I think we discussed the PK in the past, perhaps roundts_month could be removed from it?

About using ARRAYs, if you have lots of NULLs at the moment and an ARRAY would replace multiple columns, yes, I think that would bring some space savings but you would need to consider how the queries would need to change and test how they perform.

I hope that helps.

Hi Hernan,

Yes, I did try removing that but get this back…

SQLParseException[Cannot use non primary key column 'roundts_month' in PARTITIONED BY clause if primary key is set on table]
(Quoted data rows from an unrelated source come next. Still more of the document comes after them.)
This design comes from an exercise in tuning for small area, a short achievable clock period and few clock cycles on the open sky130 flow, not from production work. The RTL was checked by simulation tests, not by an equivalence proof against the original design. Power is estimated from default activity; no workload was simulated.

build 6:
Design ppc_relocation_patcher_top, start of the top module:
module ppc_relocation_patcher_top (
	input  logic            clk,
	input  logic            arst_n,
	input  logic            push,
	output logic            full,
	input  logic [168:0]    req,
	output logic            empty,
	input  logic            pop,
	output logic [69:0]     res,
	input  logic            cfg_valid,
	output logic            cfg_ready,
	input  logic [1:0]      cfg_index,
	input  logic [31:0]     cfg_data
);
	ppcrp_pkg::req_t  req_w;
	ppcrp_pkg::res_t  res_w;
	logic [15:0]      small_base_q;   
	logic [31:0]      tramp_end_q;
	logic [31:0]      tnext_q;
	logic             cfg_wr;
	logic             ven_pop;
	logic             room;
	logic [3:0]       vword;
	logic             vany;
	logic             noroom;
	logic             normal;
	logic             wr;
	logic             s_valid;
	logic             s_take;
	logic             c_full;
	ppcrp_pkg::slot_t slot;
	ppcrp_pkg::cmd_t  cmd_d;
	ppcrp_pkg::cmd_t  cmd_q;
	assign req_w     = req;
	assign res       = res_w;
	assign cfg_ready = 1'b1;
	assign cfg_wr    = cfg_valid && cfg_ready;
	assign s_take    = s_valid && !c_full;
	always_ff @(posedge clk or negedge arst_n) begin
		if (!arst_n) begin
			small_base_q <= 16'd0;
			tramp_end_q  <= 32'd0;
		end else if (cfg_wr) begin
			case (cfg_index)
				ppcrp_pkg::CFG_SMALL_BASE: small_base_q <= cfg_data[15:0];
				ppcrp_pkg::CFG_TRAMP_END:  tramp_end_q  <= cfg_data;
				default: ;
			endcase
		end
	end
	always_ff @(posedge clk or negedge arst_n) begin
		if (!arst_n) begin
			tnext_q <= 32'd0;
		end else if (cfg_wr && (cfg_index == ppcrp_pkg::CFG_TRAMP_START)) begin
			tnext_q <= cfg_data;
		end else if (ven_pop) begin
			tnext_q <= tnext_q + 32'd4;
		end
	end
	assign room = ({1'b0, tnext_q} + ppcrp_pkg::VENEER_BYTES) <= {1'b0, tramp_end_q};
	ppcrp_front u_front (
		.clk    (clk),
		.arst_n (arst_n),
		.push   (push),
		.full   (full),
		.req    (req_w),
		.take   (s_take),
		.valid  (s_valid),
		.slot   (slot)
	);
	ppcrp_classify u_classify (
		.slot       (slot),
		.small_base (small_base_q),
		.cmd        (cmd_d)
	);
	ppcrp_queue u_queue (
		.clk     (clk),
  ...
export LEC_CHECK = 0
export ABC_AREA = 1
export CAP_MARGIN = 20
export CORE_MARGIN = 2
export CORE_UTILIZATION = 40
export GPL_ROUTABILITY_DRIVEN = 0
export PLACE_DENSITY = 0.7
export SETUP_SLACK_MARGIN = 2.8
export SLEW_MARGIN = 20
create_clock -name core_clock -period 6.0 [get_ports {clk}]
standard.sh (not shown) runs the stock make flow with config.mk's settings and CLKGATE_MAP_FILE= SYNTH_SCRIPT=/design/flow/synth_recipe.tcl, a recipe that flattens the netlist after the stock synthesis.
==> flow/flow/run.sh <==
#!/bin/bash
# Standard layout with smaller port buffers. Each ORFS step keeps its own
# log under orfs/logs; make's output goes to flow.log.
set -o pipefail
bash standard.sh \
	BUFFER_PORTS_ARGS="-buffer_cell sky130_fd_sc_hd__buf_2" \
	finish > flow.log 2>&1
Testbench counts of build 6, summed over its fixed seeds: cycles 24,672.
From an optimization exercise on the open Yosys and OpenROAD flow, aimed at small area; shortcuts taken in it are not production practice. The RTL was checked by simulation tests, not by an equivalence proof against the original design. Power is estimated from default activity; no workload was simulated.

==> run Z: inputs <==
==> flow/design.v (excerpt) <==
module mem_write_buffer #(
  parameter int DEPTH       = 4,
  parameter int ADDR_WIDTH  = 32,
  parameter int BLOCK_BITS  = 128,
  parameter int OFFSET_BITS = 4
) (
  input  logic                    clk,
  input  logic                    rst,
  input  logic                    mem_req,
  input  logic                    mem_rw,
  input  logic [ADDR_WIDTH-1:0]   mem_addr,
  input  logic [BLOCK_BITS-1:0]   mem_wdata,
  output logic                    mem_ready,
  output logic                    mem_resp,
  output logic [BLOCK_BITS-1:0]   mem_rdata,
  output logic                    mm_req,
  output logic                    mm_rw,
  output logic [ADDR_WIDTH-1:0]   mm_addr,
  output logic [BLOCK_BITS-1:0]   mm_wdata,
  input  logic                    mm_ready,
  input  logic                    mm_resp,
  input  logic [BLOCK_BITS-1:0]   mm_rdata,
  output logic [$clog2(DEPTH):0]  wb_count
);
==> module mem_write_buffer, before the edit <==
module mem_write_buffer #(
  parameter int DEPTH       = 4,
  parameter int ADDR_WIDTH  = 32,
  parameter int BLOCK_BITS  = 128,
  parameter int OFFSET_BITS = 4
) (
  input  logic                    clk,
  input  logic                    rst,
  input  logic                    mem_req,
  input  logic                    mem_rw,
  input  logic [ADDR_WIDTH-1:0]   mem_addr,
  input  logic [BLOCK_BITS-1:0]   mem_wdata,
  output logic                    mem_ready,
  output logic                    mem_resp,
  output logic [BLOCK_BITS-1:0]   mem_rdata,
  output logic                    mm_req,
  output logic                    mm_rw,
  output logic [ADDR_WIDTH-1:0]   mm_addr,
  output logic [BLOCK_BITS-1:0]   mm_wdata,
  input  logic                    mm_ready,
  input  logic                    mm_resp,
  input  logic [BLOCK_BITS-1:0]   mm_rdata,
  output logic [$clog2(DEPTH):0]  wb_count
);
  localparam int PW = $clog2(DEPTH);
  localparam int CW = PW + 1;
  logic [ADDR_WIDTH-1:0] ent_addr [DEPTH];
  logic [BLOCK_BITS-1:0] ent_data [DEPTH];
  logic [PW-1:0] head;
  logic [CW-1:0] count;
  logic          rd_pend;
  logic          waiting;      
  logic [DEPTH-1:0] rsel;      
  logic [PW-1:0]    tail;
  logic [DEPTH-1:0] head_oh, tail_oh, msel;
  logic [DEPTH-1:0] co_vec;
  logic             head_match, co, hit;
  logic             idle, accept, acc_wr, acc_rd, rd_miss, push, pop, rd_done;
  logic [BLOCK_BITS-1:0] wsrc;
  assign tail      = head + count[PW-1:0];
  assign wb_count  = count;
  assign mem_ready = !count[PW] && !rd_pend && !mem_resp;
  assign accept  = mem_req && mem_ready;
  assign acc_wr  = accept && mem_rw;
  assign acc_rd  = accept && !mem_rw;
  assign rd_miss = acc_rd && !hit;
  assign push    = acc_wr && !co;
  assign pop     = waiting && mm_rw && mm_resp;
  assign rd_done = waiting && !mm_rw && mm_resp;
  assign idle    = !mm_req && !waiting;
  always_comb begin
    head_match = 1'b0;
    for (int i = 0; i < DEPTH; i++) begin
      logic [PW-1:0] rel;
      logic          eq;
      rel        = PW'(i) - head;
      eq         = ent_addr[i][ADDR_WIDTH-1:OFFSET_BITS] == mem_addr[ADDR_WIDTH-1:OFFSET_BITS];
      head_oh[i] = (rel == '0);
      tail_oh[i] = (PW'(i) == tail);
      co_vec[i]  = eq && (rel != '0) && (CW'(rel) < count);
      if (rel == '0 && count != '0 && eq) head_match = 1'b1;
    end
    co  = |co_vec;
    hit = co || head_match;
    msel = mm_rw ? head_oh : tail_oh;
  end
  assign wsrc = rd_pend ? mm_rdata : mem_wdata;
  always_ff @(posedge clk) begin
    for (int i = 0; i < DEPTH; i++) begin
      if (tail_oh[i] && !count[PW] && !rd_pend)
        ent_addr[i] <= mem_addr;
      if ((tail_oh[i] && !count[PW] && !mem_resp) || (co_vec[i] && acc_wr))
        ent_data[i] <= ~wsrc;    
    end
    if (mem_ready)
      rsel <= co ? co_vec : (head_match ? head_oh : tail_oh);
    if (idle)
      mm_rw <= !(rd_pend || rd_miss);
  end
  always_comb begin
    mem_rdata = '0;
    mm_wdata  = '0;
    mm_addr   = '0;
    for (int i = 0; i < DEPTH; i++) begin
      mem_rdata = mem_rdata | (~ent_data[i] & {BLOCK_BITS{rsel[i]}});
      mm_wdata  = mm_wdata  | (~ent_data[i] & {BLOCK_BITS{head_oh[i]}});
      mm_addr   = mm_addr   | (ent_addr[i] & {ADDR_WIDTH{msel[i]}});
    end
  end
  always_ff @(posedge clk or negedge rst) begin
    if (!rst) begin
      head     <= '0;
      count    <= '0;
      rd_pend  <= 1'b0;
      waiting  <= 1'b0;
      mm_req   <= 1'b0;
      mem_resp <= 1'b0;
    end else begin
      mem_resp <= acc_wr || (acc_rd && hit) || rd_done;
      if (rd_miss)
        rd_pend <= 1'b1;
      else if (rd_done)
        rd_pend <= 1'b0;
      if (pop)
        head <= head + 1'b1;
      if (push && !pop)
        count <= count + 1'b1;
      else if (pop && !push)
        count <= count - 1'b1;
      if (idle) begin
        if (rd_pend || rd_miss || count != '0)
          mm_req <= 1'b1;
      end else if (mm_req) begin
        if (mm_ready) begin
          mm_req  <= 1'b0;
          waiting <= 1'b1;
        end
      end else if (mm_resp) begin
        waiting <= 1'b0;
      end
    end
  end
endmodule
export LEC_CHECK = 0
export CAP_MARGIN = 0
export CORE_MARGIN = 2
export CORE_UTILIZATION = 75
export SLEW_MARGIN = 0
create_clock -name core_clock -period 6.0 [get_ports {clk}]
standard.sh (not shown) runs the stock make flow with config.mk's settings and CLKGATE_MAP_FILE= SYNTH_SCRIPT=/design/flow/synth_recipe.tcl, a recipe that flattens the netlist after the stock synthesis.
==> flow/flow/run.sh <==
#!/bin/bash
# Standard ORFS layout, except:
#  - synthesis maps with an area-oriented ABC script (flow/my_synth.tcl is
#    synth_recipe.tcl with only the ABC script swapped);
#  - the port buffers are the smallest buffer (buf_1) instead of the one
#    buffer_ports picks by default; repair_design still resizes any that need it;
#  - clock tree: larger sink clusters on one buffer type and no dummy loads.
set -euo pipefail
HERE=$(pwd)
export MY_ABC_SCRIPT="$HERE/flow/abc_area_map.script"
export BUFFER_PORTS_ARGS="-buffer_cell sky130_fd_sc_hd__buf_1"
export CTS_ARGS="-sink_clustering_enable -repair_clock_nets -dont_use_dummy_load -buf_list sky130_fd_sc_hd__clkbuf_16 -sink_clustering_size 30 -sink_clustering_max_diameter 60"
bash standard.sh SYNTH_SCRIPT="$HERE/flow/my_synth.tcl" finish > flow_make.log 2>&1
==> flow/flow/abc_area_map.script <==
strash
dch -f
amap -m
topo
==> flow/flow/my_synth.tcl <==
# synth_recipe.tcl (the standard synthesis) with one change: the final technology
# mapping uses the area-oriented ABC script in abc_area_map.script (named by
# MY_ABC_SCRIPT) instead of ORFS's delay-oriented abc_speed.script. Registers,
# flattening and renaming are exactly as in the standard synthesis.
proc synth {args} { yosys synth -nofsm -noshare {*}$args }
proc abc {args} {
  set i [lsearch -exact $args -script]
  if { $i >= 0 } { set args [lreplace $args [expr {$i+1}] [expr {$i+1}] $::env(MY_ABC_SCRIPT)] }
  puts "MY_ABC: using [lindex $args [expr {$i+1}]]"
  yosys abc {*}$args
}
source $::env(SCRIPTS_DIR)/synth.tcl
# left out here: clear keep_hierarchy, flatten, clean up, hide names made inside functions, write 1_2_yosys.v
==> run F (differences from run Z) <==
--- a/flow/design.v
+++ b/flow/design.v
@@ -71,5 +71,5 @@
         ent_addr[i] <= mem_addr;
       if ((tail_oh[i] && !count[PW] && !mem_resp) || (co_vec[i] && acc_wr))
-        ent_data[i] <= ~wsrc;    
+        ent_data[i] <= wsrc;
     end
     if (mem_ready)
@@ -83,6 +83,6 @@
     mm_addr   = '0;
     for (int i = 0; i < DEPTH; i++) begin
-      mem_rdata = mem_rdata | (~ent_data[i] & {BLOCK_BITS{rsel[i]}});
-      mm_wdata  = mm_wdata  | (~ent_data[i] & {BLOCK_BITS{head_oh[i]}});
+      mem_rdata = mem_rdata | (ent_data[i] & {BLOCK_BITS{rsel[i]}});
+      mm_wdata  = mm_wdata  | (ent_data[i] & {BLOCK_BITS{head_oh[i]}});
       mm_addr   = mm_addr   | (ent_addr[i] & {ADDR_WIDTH{msel[i]}});
     end
--- a/flow/flow/run.sh
+++ b/flow/flow/run.sh
@@ -10,4 +10,4 @@
 export MY_ABC_SCRIPT="$HERE/flow/abc_area_map.script"
 export BUFFER_PORTS_ARGS="-buffer_cell sky130_fd_sc_hd__buf_1"
-export CTS_ARGS="-sink_clustering_enable -repair_clock_nets -dont_use_dummy_load -buf_list sky130_fd_sc_hd__clkbuf_16 -sink_clustering_size 30 -sink_clustering_max_diameter 60"
+export CTS_ARGS="-sink_clustering_enable -repair_clock_nets -dont_use_dummy_load -buf_list sky130_fd_sc_hd__clkbuf_16 -sink_clustering_size 36 -sink_clustering_max_diameter 70"
 bash standard.sh SYNTH_SCRIPT="$HERE/flow/my_synth.tcl" finish > flow_make.log 2>&1
CORE_UTILIZATION = 60   (was 75)
==> qor summary <==
                                                                                      run Z                    run F
Run status                                                          complete, no violations  complete, no violations
Post-Synthesis Net Count                                                               2054                     2177
Via density                                                                           7.731                    6.914
Power share of the combinational group                                                48.5%                    48.2%
Worst IR Drop VDD                                                                 0.5655 mV                0.4722 mV
Bufs w/o clock                                                                          619                      618
Finished Layout Cells                                                                  2874                     3126
Final total power                                                                  20.94 mW                 20.42 mW
Tap cell count                                                                          468                      600
Clock slew seen by the registers of the worst setup and hold paths                  0.08 ns                  0.12 ns
Clock network area share                                                             2.926%                   2.818%
Core Box Area                                                                   0.03635 mm2              0.04538 mm2
Area fraction in compound gates after synthesis                                      24.38%                   23.21%
Power Density                                                                  661.7 mW/mm2             638.8 mW/mm2
Post-placement setup slack                                                         1.270 ns                 1.188 ns
Clock tree skew after final layout                                               0.04695 ns               0.06670 ns
CTS buffer count                                                                         37                       36
Sequential power                                                                    8.35 mW                  8.16 mW
Non-CTS inverters                                                                       102                      224

* * *

==> 02-25 <==
mem_write_buffer with an RTL version that a note above also has.
## mem_write_buffer
module mem_write_buffer #(
  parameter int DEPTH       = 4,
  parameter int ADDR_WIDTH  = 32,
  parameter int BLOCK_BITS  = 128,
  parameter int OFFSET_BITS = 4
) (
  input  logic                    clk,
  input  logic                    rst,
  input  logic                    mem_req,
  input  logic                    mem_rw,
  input  logic [ADDR_WIDTH-1:0]   mem_addr,
  input  logic [BLOCK_BITS-1:0]   mem_wdata,
  output logic                    mem_ready,
  output logic                    mem_resp,
  output logic [BLOCK_BITS-1:0]   mem_rdata,
  output logic                    mm_req,
  output logic                    mm_rw,
  output logic [ADDR_WIDTH-1:0]   mm_addr,
  output logic [BLOCK_BITS-1:0]   mm_wdata,
  input  logic                    mm_ready,
  input  logic                    mm_resp,
  input  logic [BLOCK_BITS-1:0]   mm_rdata,
  output logic [$clog2(DEPTH):0]  wb_count
);
==> module mem_write_buffer, before the edit <==
module mem_write_buffer #(
  parameter int DEPTH       = 4,
  parameter int ADDR_WIDTH  = 32,
  parameter int BLOCK_BITS  = 128,
  parameter int OFFSET_BITS = 4
) (
  input  logic                    clk,
  input  logic                    rst,
  input  logic                    mem_req,
  input  logic                    mem_rw,
  input  logic [ADDR_WIDTH-1:0]   mem_addr,
  input  logic [BLOCK_BITS-1:0]   mem_wdata,
  output logic                    mem_ready,
  output logic                    mem_resp,
  output logic [BLOCK_BITS-1:0]   mem_rdata,
  output logic                    mm_req,
  output logic                    mm_rw,
  output logic [ADDR_WIDTH-1:0]   mm_addr,
  output logic [BLOCK_BITS-1:0]   mm_wdata,
  input  logic                    mm_ready,
  input  logic                    mm_resp,
  input  logic [BLOCK_BITS-1:0]   mm_rdata,
  output logic [$clog2(DEPTH):0]  wb_count
);
  localparam int PW = $clog2(DEPTH);
  localparam int CW = PW + 1;
  logic [ADDR_WIDTH-1:0] ent_addr [DEPTH];
  logic [BLOCK_BITS-1:0] ent_data [DEPTH];
  logic [PW-1:0] head;
  logic [CW-1:0] count;
  logic          rd_pend;
  logic          waiting;      
  logic [DEPTH-1:0] rsel;      
  logic [PW-1:0]    tail;
  logic [DEPTH-1:0] head_oh, tail_oh, msel;
  logic [DEPTH-1:0] co_vec;
  logic             head_match, co, hit;
  logic             idle, accept, acc_wr, acc_rd, rd_miss, push, pop, rd_done;
  logic [BLOCK_BITS-1:0] wsrc;
  assign tail      = head + count[PW-1:0];
  assign wb_count  = count;
  assign mem_ready = !count[PW] && !rd_pend && !mem_resp;
  assign accept  = mem_req && mem_ready;
  assign acc_wr  = accept && mem_rw;
  assign acc_rd  = accept && !mem_rw;
  assign rd_miss = acc_rd && !hit;
  assign push    = acc_wr && !co;
  assign pop     = waiting && mm_rw && mm_resp;
  assign rd_done = waiting && !mm_rw && mm_resp;
  assign idle    = !mm_req && !waiting;
  always_comb begin
    head_match = 1'b0;
    for (int i = 0; i < DEPTH; i++) begin
      logic [PW-1:0] rel;
      logic          eq;
      rel        = PW'(i) - head;
      eq         = ent_addr[i][ADDR_WIDTH-1:OFFSET_BITS] == mem_addr[ADDR_WIDTH-1:OFFSET_BITS];
      head_oh[i] = (rel == '0);
      tail_oh[i] = (PW'(i) == tail);
      co_vec[i]  = eq && (rel != '0) && (CW'(rel) < count);
      if (rel == '0 && count != '0 && eq) head_match = 1'b1;
    end
    co  = |co_vec;
    hit = co || head_match;
    msel = mm_rw ? head_oh : tail_oh;
  end
  assign wsrc = rd_pend ? mm_rdata : mem_wdata;
  always_ff @(posedge clk) begin
    for (int i = 0; i < DEPTH; i++) begin
      if (tail_oh[i] && !count[PW] && !rd_pend)
        ent_addr[i] <= mem_addr;
      if ((tail_oh[i] && !count[PW] && !mem_resp) || (co_vec[i] && acc_wr))
        ent_data[i] <= wsrc;
    end
    if (mem_ready)
      rsel <= co ? co_vec : (head_match ? head_oh : tail_oh);
    if (idle)
      mm_rw <= !(rd_pend || rd_miss);
  end
  always_comb begin
    mem_rdata = '0;
    mm_wdata  = '0;
    mm_addr   = '0;
    for (int i = 0; i < DEPTH; i++) begin
      mem_rdata = mem_rdata | (ent_data[i] & {BLOCK_BITS{rsel[i]}});
      mm_wdata  = mm_wdata  | (ent_data[i] & {BLOCK_BITS{head_oh[i]}});
      mm_addr   = mm_addr   | (ent_addr[i] & {ADDR_WIDTH{msel[i]}});
    end
  end
  always_ff @(posedge clk or negedge rst) begin
    if (!rst) begin
      head     <= '0;
      count    <= '0;
      rd_pend  <= 1'b0;
      waiting  <= 1'b0;
      mm_req   <= 1'b0;
      mem_resp <= 1'b0;
    end else begin
      mem_resp <= acc_wr || (acc_rd && hit) || rd_done;
      if (rd_miss)
        rd_pend <= 1'b1;
      else if (rd_done)
        rd_pend <= 1'b0;
      if (pop)
        head <= head + 1'b1;
      if (push && !pop)
        count <= count + 1'b1;
      else if (pop && !push)
        count <= count - 1'b1;
      if (idle) begin
        if (rd_pend || rd_miss || count != '0)
          mm_req <= 1'b1;
      end else if (mm_req) begin
        if (mm_ready) begin
          mm_req  <= 1'b0;
          waiting <= 1'b1;
        end
      end else if (mm_resp) begin
        waiting <= 1'b0;
      end
    end
  end
endmodule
OK - I’ll give arrays a try as I think we are getting quite a lot of NULLS, although they can be in any of the columns.

Hi David,
Apologies I missed the fact that the column needed to be part of the PK to be used for partitioning.
Regarding the use of ARRAYs, I realised there was some ambiguity there.
One possible use of ARRAYs would be to replace columns like d1, d2, and d3 with a single d column defined as an ARRAY.
A different use of ARRAYs would be what is described in Optimizing storage for historic time-series data - Tutorials - CrateDB Community , you may find the approach described in that article interesting if it is something you had not seen before.

1 Like

Just a quick note.
The storage of NULLs is already optimized in CrateDB, so out of these 2 possible uses I mentioned, the one that is interesting to save space is the one in the linked article.